Evaluating Generative Models

Generative model evaluation is harder than discriminative model evaluation. There's no single accuracy number. We use a small constellation of metrics, each measuring something slightly different. Using only one is a mistake you'll see in weak papers — use all of them together.

Inception Score (IS)

Feed your generated images through a pretrained Inception network (the same Inception CNN from Computer Vision). For each image, the network outputs a probability distribution over classes. The Inception Score measures two things:

Conditional distribution p(y|x): for any individual generated image, the classifier should be confident about which class it depicts. A clear cat photo gets a peaked distribution. High confidence = low entropy in p(y|x).
Marginal distribution p(y): averaged over all your generated images, the classifier should see a variety of classes. Diverse outputs = high entropy in p(y).

IS = exp(E[ $\text{KL}(p(y|x) \| p(y))$ ]). Higher IS = better.

Known limitation: IS is calculated only from generated images, never comparing them to real images. A generator that produces 1000 different cleanly-classifiable classes will score well even if those images look nothing like the real training distribution.

How Inception Score (IS) is calculated

Each image gets its own probability distribution from Inception

Feed each generated image into Inception. For every image individually, the network outputs a confidence score for each class — this is p(y | x), read as "the probability of class y, given this specific image x." Click any image to see its distribution.

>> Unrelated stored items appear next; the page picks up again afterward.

File: src/rtl/shadow_key_schedule.sv
// Shadow-32 round-key generator: loads a 64-bit master key, emits one round key per step.
// Optional reverse (decryption) order with precompute buffer: define SHADOW_KS_DEC_EN.
module shadow_key_schedule #(
   parameter int NUM_ROUNDS = 32
) (
   input  logic        clk,
   input  logic        rst_n,
   input  logic [63:0] key_in,
   input  logic        key_valid,
   output logic        key_ready,
   input  logic        dec,
   input  logic        step,
   output logic [63:0] r_keys,
   output logic [5:0]  round,
   output logic        rk_valid,
   output logic        last_round,
   output logic        done
);

   localparam logic [5:0] LAST = 6'(NUM_ROUNDS - 1);

   typedef enum logic [1:0] {IDLE, PRE, RUN, DONE} state_e;

   function automatic logic [63:0] ks_update(input logic [63:0] k, input logic [5:0] rc);
      return {k[55:0], k[63:56]} ^ ({k[62:0], k[63]} & {k[56:0], k[63:57]}) ^ {58'b0, rc};
   endfunction

   state_e      state_q;
   logic [63:0] key_q, key_d;
   logic [5:0]  round_q;
   logic [5:0]  rc_q, rc_d;
   logic        rk_valid_q;
   logic        done_q;

   assign key_d = ks_update(key_q, rc_q);
   assign rc_d  = {rc_q[4:0], rc_q[5] ^ rc_q[4]};

`ifdef SHADOW_KS_DEC_EN
   localparam int AW = (NUM_ROUNDS > 1) ? $clog2(NUM_ROUNDS) : 1;

   logic        dec_q;
   logic [5:0]  ptr_q;
   logic [5:0]  rd_idx;
   logic [63:0] kbuf_q [NUM_ROUNDS];

   assign rd_idx     = round_q - 6'd1;
   assign last_round = rk_valid_q && (dec_q ? (round_q == 6'd0) : (round_q == LAST));

   // Keys 0..NUM_ROUNDS-2 are captured while PRE walks the schedule forward.
   always_ff @(posedge clk) begin
      if (state_q == PRE) kbuf_q[ptr_q[AW-1:0]] <= key_q;
   end
`else
   logic unused_dec;
   assign unused_dec = dec;
   assign last_round = rk_valid_q && (round_q == LAST);
`endif

   always_ff @(posedge clk or negedge rst_n) begin
      if (!rst_n) begin
         state_q    <= IDLE;
         key_q      <= '0;
         round_q    <= '0;
         rc_q       <= '0;
         rk_valid_q <= 1'b0;
         done_q     <= 1'b0;
`ifdef SHADOW_KS_DEC_EN
         dec_q      <= 1'b0;
         ptr_q      <= '0;
`endif
      end else begin
         case (state_q)
            IDLE: begin
               done_q <= 1'b0;
               if (key_valid) begin
                  key_q   <= key_in;
                  rc_q    <= 6'd1;
                  round_q <= '0;
`ifdef SHADOW_KS_DEC_EN
                  ptr_q   <= '0;
                  dec_q   <= dec;
                  if (dec) begin
                     state_q    <= PRE;
                     rk_valid_q <= 1'b0;
                  end else begin
                     state_q    <= RUN;
                     rk_valid_q <= 1'b1;
                  end
`else
                  state_q    <= RUN;
                  rk_valid_q <= 1'b1;
`endif
               end
            end
`ifdef SHADOW_KS_DEC_EN
            PRE: begin
               key_q <= key_d;
               rc_q  <= rc_d;
               ptr_q <= ptr_q + 6'd1;
               if (ptr_q == LAST - 6'd1) begin
                  state_q    <= RUN;
                  rk_valid_q <= 1'b1;
                  round_q    <= LAST;
               end
            end
`endif
            RUN: begin
               if (step) begin
                  if (last_round) begin
                     state_q    <= DONE;
                     rk_valid_q <= 1'b0;
                     done_q     <= 1'b1;
`ifdef SHADOW_KS_DEC_EN
                  end else if (dec_q) begin
                     round_q <= rd_idx;
                     key_q   <= kbuf_q[rd_idx[AW-1:0]];
`endif
                  end else begin
                     key_q   <= key_d;
                     rc_q    <= rc_d;
                     round_q <= round_q + 6'd1;
                  end
               end
            end
            DONE: begin
               done_q  <= 1'b0;
               state_q <= IDLE;
            end
            default: state_q <= IDLE;
         endcase
      end
   end

   assign key_ready = (state_q == IDLE);
   assign r_keys    = key_q;
   assign round     = round_q;
   assign rk_valid  = rk_valid_q;
   assign done      = done_q;

endmodule

File: config.mk
export PLATFORM = sky130hd
export DESIGN_NAME = shadow_key_schedule
export DESIGN_NICKNAME = d
export VERILOG_FILES = /design/src/rtl/shadow_key_schedule.sv
export SDC_FILE = /design/constraint.sdc
export NUM_CORES = 1
export LEC_CHECK = 0
export ABC_AREA = 0
export CAP_MARGIN = 20
export CORE_MARGIN = 2
export CORE_UTILIZATION = 54
export CTS_BUF_LIST = sky130_fd_sc_hd__clkbuf_4
export CTS_CLUSTER_SIZE = 30
export DETAILED_ROUTE_END_ITERATION = 12
export HOLD_SLACK_MARGIN = 0.02
export PLACE_DENSITY = 0.84
export RECOVER_POWER = 100
export SYNTH_ARGS = -nofsm -noshare
export SYNTH_HDL_FRONTEND = slang
export SYNTH_SLANG_ARGS = --single-unit
File: constraint.sdc
create_clock -name clk -period 4.8 [get_ports clk]
set_input_delay 0.96 -clock clk [delete_from_list [all_inputs] [get_ports clk]]
set_output_delay 0.96 -clock clk [all_outputs]
set_load 0.02 [all_outputs]
# Word-level counts from Yosys, hierarchy flattened
# Cells that the tools add are included.
dict set report totals {
  input_bits 69
  reg_bits 80
  out_inout_bits 74
}
dict set report classes {
  n_addsub 1
  n_reduce_logical 9
  bitwise_logic 4
  eq_ne 7
  mux 23
}
# cell count
set op_table {}
lappend op_table {{64-bit 2-to-1 mux} 3}
lappend op_table {{64-bit one-hot mux with 2 select lines} 1}
lappend op_table {{64-bit AND} 1}
lappend op_table {{64-bit by 6-bit XOR with 64-bit output} 1}
lappend op_table {{64-bit XOR} 1}
lappend op_table {{6-bit 2-to-1 mux} 6}
lappend op_table {{6-bit one-hot mux with 2 select lines} 2}
lappend op_table {{2-bit inequality test (second input constant)} 4}
lappend op_table {{4-bit AND reduction} 2}
lappend op_table {{6-bit by 1-bit adder with 6-bit output (second input constant)} 1}
lappend op_table {{6-bit by 5-bit equality test with 1-bit output (second input constant)} 1}
lappend op_table {{2-bit 2-to-1 mux} 3}
lappend op_table {{3-bit AND reduction} 2}
lappend op_table {{1-bit 2-to-1 mux} 5}
lappend op_table {{2-bit equality test (second input constant)} 2}
lappend op_table {{1-bit one-hot mux with 2 select lines} 2}
lappend op_table {{2-bit one-hot mux with 2 select lines} 1}
lappend op_table {{2-bit nonzero test} 2}
lappend op_table {{2-bit zero test} 1}
lappend op_table {{2-bit OR reduction} 1}
lappend op_table {{1-bit logical AND} 1}
lappend op_table {{1-bit XOR} 1}

# Depth between registers and ports, before layout
# Gate-level depths: netlist (run 1).
dict set report logic_depth {
  word_depth 6
  mapped_depth 9
  mapped_depth_nobuf 6
}

# Worst setup path after synthesis (run 1)
# No wires, ideal clock.
dict set report synth_timing {
  path_kind {register to output}
  from {reg round_q[0], in the netlist round[0]}
  to {out last_round}
  setup_slack_ns 2.378
  path_buffers 1
  arrival_time_ns 1.462
  required_time_ns 3.840
  path_stages_with_launch 6
  path_cell_list {dfrtp_1 > ha_1 > and4_1 > nand2_2 > inv_1 > buf_2}
}
dict set report synth_between {
  elab_chain_cells 2
}
# element line
set synth_rtl {}
lappend synth_rtl {{from (decl)} 30} ;# logic [5:0] round_q;
lappend synth_rtl {{from (signal assigned)} 121} ;# round_q <= round_q + 6'd1;
lappend synth_rtl {{6-bit by 5-bit equality test with 1-bit output} 56} ;# assign last_round = rk_valid_q && (round_q == LAST);
lappend synth_rtl {{1-bit logical AND} 56}
lappend synth_rtl {{to (decl)} 16} ;# output logic last_round,
# Every way passes these cells.

# Worst setup path after layout (run 1)
dict set report layout_timing {
  from {in step}
  to {reg round_q[5], in the netlist round[5]}
}
dict set report layout_between {
  elab_chain_cells 2
}
# element line
set layout_rtl {}
lappend layout_rtl {{from (decl)} 12} ;# input logic step,
lappend layout_rtl {{2-bit inequality test (no line)} --}
lappend layout_rtl {{4-bit AND reduction (no line)} --}
# Every way passes these cells.
# A chain may end at the register's enable or synchronous reset.
## config.mk

```make
export PLATFORM = sky130hd
export DESIGN_NAME = uart_tx
export DESIGN_NICKNAME = d
export VERILOG_FILES = /design/src/rtl/uart_tx.sv
export SDC_FILE = /design/constraint.sdc
export NUM_CORES = 1
export LEC_CHECK = 0
export BUFFER_PORTS_ARGS = -buffer_cell sky130_fd_sc_hd__clkbuf_2
export CORE_ASPECT_RATIO = 0.75
export CORE_MARGIN = 8
export CORE_UTILIZATION = 45
export DETAILED_ROUTE_END_ITERATION = 7
export GPL_ROUTABILITY_DRIVEN = 1
export PLACE_DENSITY = 0.73
export SYNTH_ARGS = -nofsm -noshare
export SYNTH_HDL_FRONTEND = slang
export SYNTH_SLANG_ARGS = --single-unit
```

## constraint.sdc

```tcl
create_clock -name CLK -period 4.05 [get_ports CLK]
set_clock_uncertainty 0.2 [all_clocks]
set_input_delay 0.6075 -clock CLK [delete_from_list [all_inputs] [get_ports CLK]]
set_output_delay 0.6075 -clock CLK [all_outputs]
set_load 0.005 [all_outputs]
```
`config.mk`:
```
export PLATFORM = sky130hd
export DESIGN_NAME = imem_fetch_ctrl
export DESIGN_NICKNAME = d
export VERILOG_FILES = /design/src/rtl/imem_fetch_ctrl.sv
export SDC_FILE = /design/constraint.sdc
export NUM_CORES = 1
export LEC_CHECK = 0
export ABC_AREA = 1
export BUFFER_PORTS_ARGS = -buffer_cell sky130_fd_sc_hd__buf_4
export CAP_MARGIN = 0
export CELL_PAD_IN_SITES_DETAIL_PLACEMENT = 1
export CELL_PAD_IN_SITES_GLOBAL_PLACEMENT = 1
export CORE_ASPECT_RATIO = 0.6
export CORE_MARGIN = 5
export CORE_UTILIZATION = 25
export DETAILED_ROUTE_END_ITERATION = 8
export GPL_ROUTABILITY_DRIVEN = 0
export GPL_TIMING_DRIVEN = 0
export PLACE_DENSITY = 0.56
export RECOVER_POWER = 100
export SLEW_MARGIN = 5
export SYNTH_ARGS = -nofsm -noshare
export SYNTH_HDL_FRONTEND = slang
export SYNTH_SLANG_ARGS = --single-unit
```
`constraint.sdc`:
```
create_clock -name clk -period 9.6 [get_ports clk]
set_input_delay 0.48 -clock clk [delete_from_list [all_inputs] [get_ports clk]]
set_output_delay 0.48 -clock clk [all_outputs]
set_load 0.02 [all_outputs]
```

p(y | x) for image 1 — "given this image, what class is it?"

🐱

90%

🐶

🚗

🐦

🐟

Inception is confident about this image — one class dominates. This is good for IS.

Average all images together to get the overall distribution

Now average the per-image distributions across all generated images. The result — p(y), "the probability of class y overall" — tells you how varied the generator's output is. If it only ever makes cats, p(y) will be almost entirely "cat."

p(y) — averaged across all 5 images — "how varied is the output?"

🐱

20%

🐶

20%

🚗

19%

🐦

21%

🐟

20%

Spread evenly across all classes — the generator is diverse. High entropy = good.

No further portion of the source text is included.